Say, Richard Dawkins, he means of course.

How delightful, all of this, except for the "complications to the immanent character of the natural order", which don't make any sense, at this point.

So much for now.  I shouldn't copy too much.  It is a new book and people should buy it.  I should also say that it is a short book and, as you see, not that hard to read and quite good, so I think people would find it enjoyable.

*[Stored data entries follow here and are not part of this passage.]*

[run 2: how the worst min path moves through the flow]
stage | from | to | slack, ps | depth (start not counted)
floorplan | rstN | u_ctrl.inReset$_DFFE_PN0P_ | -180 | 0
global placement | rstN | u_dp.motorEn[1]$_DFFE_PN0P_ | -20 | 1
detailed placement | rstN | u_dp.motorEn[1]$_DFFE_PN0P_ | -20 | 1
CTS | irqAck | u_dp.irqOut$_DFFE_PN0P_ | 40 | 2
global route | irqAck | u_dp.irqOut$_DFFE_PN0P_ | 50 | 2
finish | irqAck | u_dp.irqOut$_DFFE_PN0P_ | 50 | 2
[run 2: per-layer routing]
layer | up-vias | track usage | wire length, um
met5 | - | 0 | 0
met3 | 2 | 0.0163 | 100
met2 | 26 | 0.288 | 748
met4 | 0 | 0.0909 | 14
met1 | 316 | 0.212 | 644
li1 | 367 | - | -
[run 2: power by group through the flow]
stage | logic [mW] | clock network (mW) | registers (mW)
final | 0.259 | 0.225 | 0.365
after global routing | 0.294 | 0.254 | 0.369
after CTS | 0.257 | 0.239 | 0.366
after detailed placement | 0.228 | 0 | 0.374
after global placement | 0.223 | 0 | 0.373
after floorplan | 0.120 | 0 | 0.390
### config.mk
export PLATFORM = sky130hd
export DESIGN_NAME = tri_mul3
export DESIGN_NICKNAME = d
export VERILOG_FILES = /design/src/rtl/tri_mul3_pkg.sv /design/src/rtl/tri_reg_slice.sv /design/src/rtl/tri_add_stage.sv /design/src/rtl/tri_mul3.sv
export SDC_FILE = /design/constraint.sdc
export NUM_CORES = 1
export LEC_CHECK = 0
export BUFFER_PORTS_ARGS = -buffer_cell sky130_fd_sc_hd__buf_2
export CORE_AREA = 2 2 119 132
export CTS_BUF_LIST = sky130_fd_sc_hd__clkbuf_4 sky130_fd_sc_hd__clkbuf_8
export DETAILED_ROUTE_END_ITERATION = 10
export DIE_AREA = 0 0 121 134
export PLACE_DENSITY = 0.68
export SETUP_SLACK_MARGIN = 0.02
export SLEW_MARGIN = 25
export SYNTH_ARGS = -nofsm -noshare
export SYNTH_HDL_FRONTEND = slang
export SYNTH_SLANG_ARGS = --single-unit
### constraint.sdc
create_clock -name clk -period 4.5 [get_ports clk]
set_clock_uncertainty 0.15 [all_clocks]
set_input_delay 1.125 -clock clk [delete_from_list [all_inputs] [get_ports clk]]
set_output_delay 1.125 -clock clk [all_outputs]
set_load 0.02 [all_outputs]
### src/rtl/tri_mul3_pkg.sv
package tri_mul3_pkg;

    // Pipeline depth selector: one register stage per adder, or two.
    typedef enum logic {
        PIPE_SHALLOW = 1'b0,
        PIPE_DEEP    = 1'b1
    } pipe_depth_e;

    localparam int unsigned DEF_A_W = 32;

    // Register stages taken by a single adder in the given build.
    function automatic int unsigned add_lat(pipe_depth_e d);
        return (d == PIPE_DEEP) ? 2 : 1;
    endfunction

    // Bit position where a deep adder is cut.
    function automatic int unsigned cut_point(int unsigned w);
        return w / 2;
    endfunction

endpackage

### src/rtl/tri_reg_slice.sv
module tri_reg_slice #(
    parameter int unsigned W = 8
) (
    input  logic         clk,
    input  logic         en,
    input  logic [W-1:0] d,
    output logic [W-1:0] q
);

    // Data register without reset; the valid flags carry meaning.
    always_ff @(posedge clk) begin
        if (en) begin
            q <= d;
        end
    end

endmodule

### src/rtl/tri_add_stage.sv
module tri_add_stage
    import tri_mul3_pkg::*;
#(
    parameter int unsigned W     = 34,
    parameter pipe_depth_e DEPTH = PIPE_DEEP,
    parameter int unsigned LO_W  = 16
) (
    input  logic         clk,
    input  logic         rst,
    input  logic         in_vld,
    input  logic [W-1:0] x,
    input  logic [W-1:0] y,
    output logic         out_vld,
    output logic [W-1:0] sum
);

    localparam int unsigned HI_W = W - LO_W;

    typedef struct packed {
        logic [LO_W-1:0] lo;
        logic            cy;
        logic [HI_W-1:0] xh;
        logic [HI_W-1:0] yh;
    } half_t;

    localparam int unsigned HALF_BITS = $bits(half_t);

    generate
        if (DEPTH == PIPE_DEEP) begin : g_split
            logic [LO_W:0]      lo_full;
            half_t              h_d;
            logic [HALF_BITS-1:0] h_q_bits;
            half_t              h_q;
            logic               v_mid;
            logic               v_end;
            logic [HI_W-1:0]    hi_sum;
            logic [W-1:0]       fin_d;

            // First half: lower bits and their carry, upper operands carried along.
            always_comb begin
                lo_full = {1'b0, x[LO_W-1:0]} + {1'b0, y[LO_W-1:0]};
                h_d.lo  = lo_full[LO_W-1:0];
                h_d.cy  = lo_full[LO_W];
                h_d.xh  = x[W-1:LO_W];
                h_d.yh  = y[W-1:LO_W];
            end

            tri_reg_slice #(.W(HALF_BITS)) u_mid (
                .clk (clk),
                .en  (in_vld),
                .d   (h_d),
                .q   (h_q_bits)
            );

            assign h_q = half_t'(h_q_bits);

            // Second half: upper bits plus the registered carry.
            always_comb begin
                hi_sum = h_q.xh + h_q.yh + HI_W'(h_q.cy);
                fin_d  = {hi_sum, h_q.lo};
            end

            tri_reg_slice #(.W(W)) u_end (
                .clk (clk),
                .en  (v_mid),
                .d   (fin_d),
                .q   (sum)
            );

            always_ff @(posedge clk) begin
                if (rst) begin
                    v_mid <= 1'b0;
                    v_end <= 1'b0;
                end else begin
                    v_mid <= in_vld;
                    v_end <= v_mid;
                end
            end

            assign out_vld = v_end;
        end else begin : g_flat
            logic [W-1:0] full;
            logic         v_q;

            assign full = x + y;

            tri_reg_slice #(.W(W)) u_one (
                .clk (clk),
                .en  (in_vld),
                .d   (full),
                .q   (sum)
            );

            always_ff @(posedge clk) begin
                if (rst) begin
                    v_q <= 1'b0;
                end else begin
                    v_q <= in_vld;
                end
            end

            assign out_vld = v_q;
        end
    endgenerate

endmodule

### src/rtl/tri_mul3.sv
module tri_mul3
    import tri_mul3_pkg::*;
#(
    parameter int unsigned A_W   = DEF_A_W,
    parameter pipe_depth_e DEPTH = PIPE_DEEP
) (
    input  logic           clk,
    input  logic           rst,
    input  logic           in_valid,
    input  logic [A_W-1:0] in_a,
    output logic           out_valid,
    output logic [A_W+1:0] out_result
);

    localparam int unsigned R_W  = A_W + 2;
    localparam int unsigned S1_W = A_W + 1;
    localparam int unsigned LO_W = cut_point(A_W);
    localparam int unsigned STG  = add_lat(DEPTH);
    localparam int unsigned LAT  = 2 * STG;

    logic            dbl_vld;
    logic [S1_W-1:0] dbl_sum;
    logic [A_W-1:0]  a_pipe [STG+1];

    // First adder: A + A.
    tri_add_stage #(
        .W     (S1_W),
        .DEPTH (DEPTH),
        .LO_W  (LO_W)
    ) u_dbl (
        .clk     (clk),
        .rst     (rst),
        .in_vld  (in_valid),
        .x       ({1'b0, in_a}),
        .y       ({1'b0, in_a}),
        .out_vld (dbl_vld),
        .sum     (dbl_sum)
    );

    // Operand copy delayed to line up with the doubled value.
    assign a_pipe[0] = in_a;

    generate
        for (genvar i = 0; i < STG; i++) begin : g_a_dly
            tri_reg_slice #(.W(A_W)) u_a (
                .clk (clk),
                .en  (1'b1),
                .d   (a_pipe[i]),
                .q   (a_pipe[i+1])
            );
        end
    endgenerate

    // Second adder: 2A + A.
    tri_add_stage #(
        .W     (R_W),
        .DEPTH (DEPTH),
        .LO_W  (LO_W)
    ) u_tri (
        .clk     (clk),
        .rst     (rst),
        .in_vld  (dbl_vld),
        .x       ({1'b0, dbl_sum}),
        .y       ({2'b00, a_pipe[STG]}),
        .out_vld (out_valid),
        .sum     (out_result)
    );

endmodule

==> results.md <==
* Largest net degree at the start of global routing at 52
* CORE AREA at 14880 um^2
* Post-route cell area at 8572 um^2
* Worst r2r path cells at 9
* Fin. max-slew vios at 0
* Clock power share at 38.6%
* Clk pin slew, worst setup/hold paths at 70 ps
* Ranking of synthesized cells by area: edfxtp_1, dfxtp_1, ha_1
* Vias in the first global route at 3588
* Utilization after layout at 57.62%
* Final period util at 63.07%
* Final setup violation count at 0
* Synthesized area at 7310 um^2
* Max-slew headroom at 47.75%
* Clk root buf: clkbuf_8
* DRT antenna net count at 0
* Max_cap viols at 0
* Share of layout cells above drive strength 1 at 25.09%
* Crit Path Class: flop to flop
* Initial DRT Pass Iterations at 4
* Final hold vios at 0
* CTS Buf Count at 31
* Yosys reg bits at 216
* Routed via count at 3509
* Routed length per placed instance at 13.45 um
* Max clock buf depth at 3
* WHS at 165.6 ps
* Mapped Cells at 416
* Switching share of total power at 19.69%
* Reg power frac at 57.1%
* Die X at 121 um
* Number of instances resized during post-cts repair at 0
* Average size of a mapped cell at 17.57 um^2
* Detailed placement HPWL at 6769 um
* Ant. Diodes at 0
* Aggregate global-route resource usage at 12.59%
* Total grt overflow at 0
* Post-synthesis sequential area ratio at 79.42%
* Post-synth top cells: edfxtp_1, dfxtp_1, ha_1
* Vias/cell at 4.755
* Rows at 47
* First-pass GRT wire length at 16300 um
* Synth warnings at 0
* Worst hold path depth at 0
* Pwr per Cell Area at 460.3 nW/um^2
* Max IR drop VDD at 0.0002706 V
* Unrepaired setup endpoints after global routing: false
* Initial antenna violation count at 0
* PortBufs at 69
* Final wirelength at 9925 um
* CP max FO at 3
* Main flop type after synthesis: edfxtp_1
* Outcome: finished clean
* Routability congestion estimate at 0.8373
* Fmax achieved at 352.4 MHz
* Int Pwr at 3.169 mW
* Die Ht at 134 um
* Placement Cell Area at 7911 um^2
* Buffers inserted by post-CTS timing repair at 0
* Area Growth Syn to Fin at 17.27%
* CTS tree: built
* Min cycle time layout at 2838 ps
* CTS hold repair buffers at 0
* Num ports at 70
* Worst min path class: flop to flop
* TritonCTS Sinks at 216
* Die footprint at 16210 um^2
* Crit. End Element: flop
* Post-Route Setup TNS at 0 ps
* Crit path DAT at 2940 ps
* Setup WS pre-CTS at 1669 ps
* Number of synthesized flops with an enable pin at 148
* Syn nets at 484
* CP Launch Type: flop
* Fin worst setup slack at 1662 ps
* Post-layout nets at 586
* Initial Util at 49.13%
* Async SR Flop Fraction at 0%
* Remaining DRCs at 0
* Worst-Skew Late Latency at 520 ps
* Crit path required time at 4610 ps
* Netlist cell types at 40
* Reg2reg start: u_tri.g_split.u_mid.q[0]
* LEAKAGE at 3.290 nW
* Synth area leader: edfxtp_1
* Htree depth at 1
* Worst Hold Launch: g_a_dly[0].u_a.q[0]
* Worst reg2reg setup slack at 1660 ps
* Sink of the worst hold path: g_a_dly[1].u_a.q[0]
* DRT iter0 DRCs at 168
* Most numerous cell in the Yosys netlist: edfxtp_1
* Slew @ Worst Pin at 783.8 ps
* R2r endpoint: u_tri.g_split.u_end.q[32]
* Synth top area share at 60.80%
* Switching power summed over all nets at 777.1 uW
* Logic pwr share at 4.2%
## through the flow
step / std cells / power (mW)
2_1_floorplan: 416 / 2.401
3_3_place_gp: 681 / 2.454
3_5_place_dp: 681 / 2.464
4_1_cts: 738 / 4.002
5_1_grt: 738 / 4.116
6_report: 738 / 3.946
## power by group through the flow
stage	sequential, mW	clock [mW]	combinational, mW
2_1_floorplan	2.29	0	0.108
3_3_place_gp	2.30	0	0.158
3_5_place_dp	2.30	0	0.166
4_1_cts	2.26	1.58	0.167
5_1_grt	2.26	1.67	0.186
6_report	2.25	1.52	0.167
## cell families (layout without fill, tap and decap cells)
group	after synthesis	in the layout	share of synthesized area, %
flip-flops	216	216	79.42
AO/OA/AOI/OAI	73	73	6.933
AND/OR/NAND/NOR	55	55	3.954
adder cells (fa/ha/maj)	33	33	5.957
XOR/XNOR	24	24	2.876
buffers and inverters	14	140	0.7189
multiplexers	1	1	0.1369
## sequential cells by signal, indices dropped and copies added (netlist names)
name / cells
u_tri.out_vld: 1
u_tri.g_split.v_mid: 1
u_tri.g_split.u_end.q: 34
u_dbl.g_split.v_mid: 1
u_dbl.out_vld: 1
u_dbl.g_split.u_end.q: 32
u_dbl.g_split.u_mid.q: 32
u_tri.g_split.u_mid.q: 50
g_a_dly.u_a.q: 64
## worst max-delay path: stages (launching register included)
cell and delay (ps):
edfxtp_1 330, inv_1 50, fa_1 450, fa_1 410, and2b_2 250, o2111ai_1 140, a31oi_1 320, a21oi_1 160
o21ai_0 210, xor2_1 90
## placed cells by master (no fill, tap or decap), types with 3 or more instances in the layout
cell	synthesis	layout
a21o_1	10	10
inv_1	12	12
buf_2	0	69
clkbuf_4	0	9
fa_1	3	3
clkinv_2	0	4
nand2_1	10	10
nand3b_1	3	3
ha_1	30	30
o21ai_0	17	17
nor2_1	15	15
a31oi_1	4	4
xor2_1	8	8
xnor2_1	16	16
clkbuf_8	0	40
nand4_1	3	3
o21a_1	8	8
nand2b_1	5	5
a21oi_1	18	18
dfxtp_1	68	67
nor2b_1	7	7
nand3_1	4	4
edfxtp_1	148	148
## metal layers
layer	global-route usage [%]	up-vias	share of wire [%]
met5	0	-	0
li1	-	1770	-
met3	3.061	17	5.9
met1	13.56	1622	39
met2	23.16	100	53
met4	5.620	0	2.3
## worst max path at each step
stage / from / endpoint / slack [ps] / depth (start not counted)
2_1_floorplan: u_tri.g_split.u_mid.q[0] / u_tri.g_split.u_end.q[32] / 1920 / 9
3_3_place_gp: u_tri.g_split.u_mid.q[0] / u_tri.g_split.u_end.q[32] / 1720 / 9
3_5_place_dp: u_tri.g_split.u_mid.q[0] / u_tri.g_split.u_end.q[32] / 1670 / 9
4_1_cts: u_tri.g_split.u_mid.q[0] / u_tri.g_split.u_end.q[32] / 1630 / 9
5_1_grt: u_tri.g_split.u_mid.q[0] / u_tri.g_split.u_end.q[32] / 1470 / 9
6_report: u_tri.g_split.u_mid.q[0] / u_tri.g_split.u_end.q[32] / 1660 / 9
## area by class of cell
cell class	count	area, um^2
Inverter	12	45.04
Sequential cell	216	5809
Tap cell	196	245.2
Timing Repair Buffer	71	360.3
Clock buffer	49	618.1
Fill cell	1163	6306
Clock inverter	8	42.54
Multi-Input combinational cell	186	1451
(Power assumes the default switching activity.)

Regarding the "immanent character of the natural order", we can see on this picture (all rights reserved) , that Thamas Nagel sits with Juergen Habermas.  I did read a bood by Juergen Habermas from the Concordia library, not too long ago, and remember basically not understanding it.  There are not many books I feel I don't understand.  That one was one of them, the other one was the one about post-modernist thought on religion. Same kind of topic maybe.  It seems to me, or I am afraid, it will only be the most esoteric of us all, who will be able to me make sense out of the "immanent" and its "complications".

In the end I will be chucking Thomas Nagel, since I basically know all that he is saying already, and Readers Digest, also, and just go back to my hymnbook.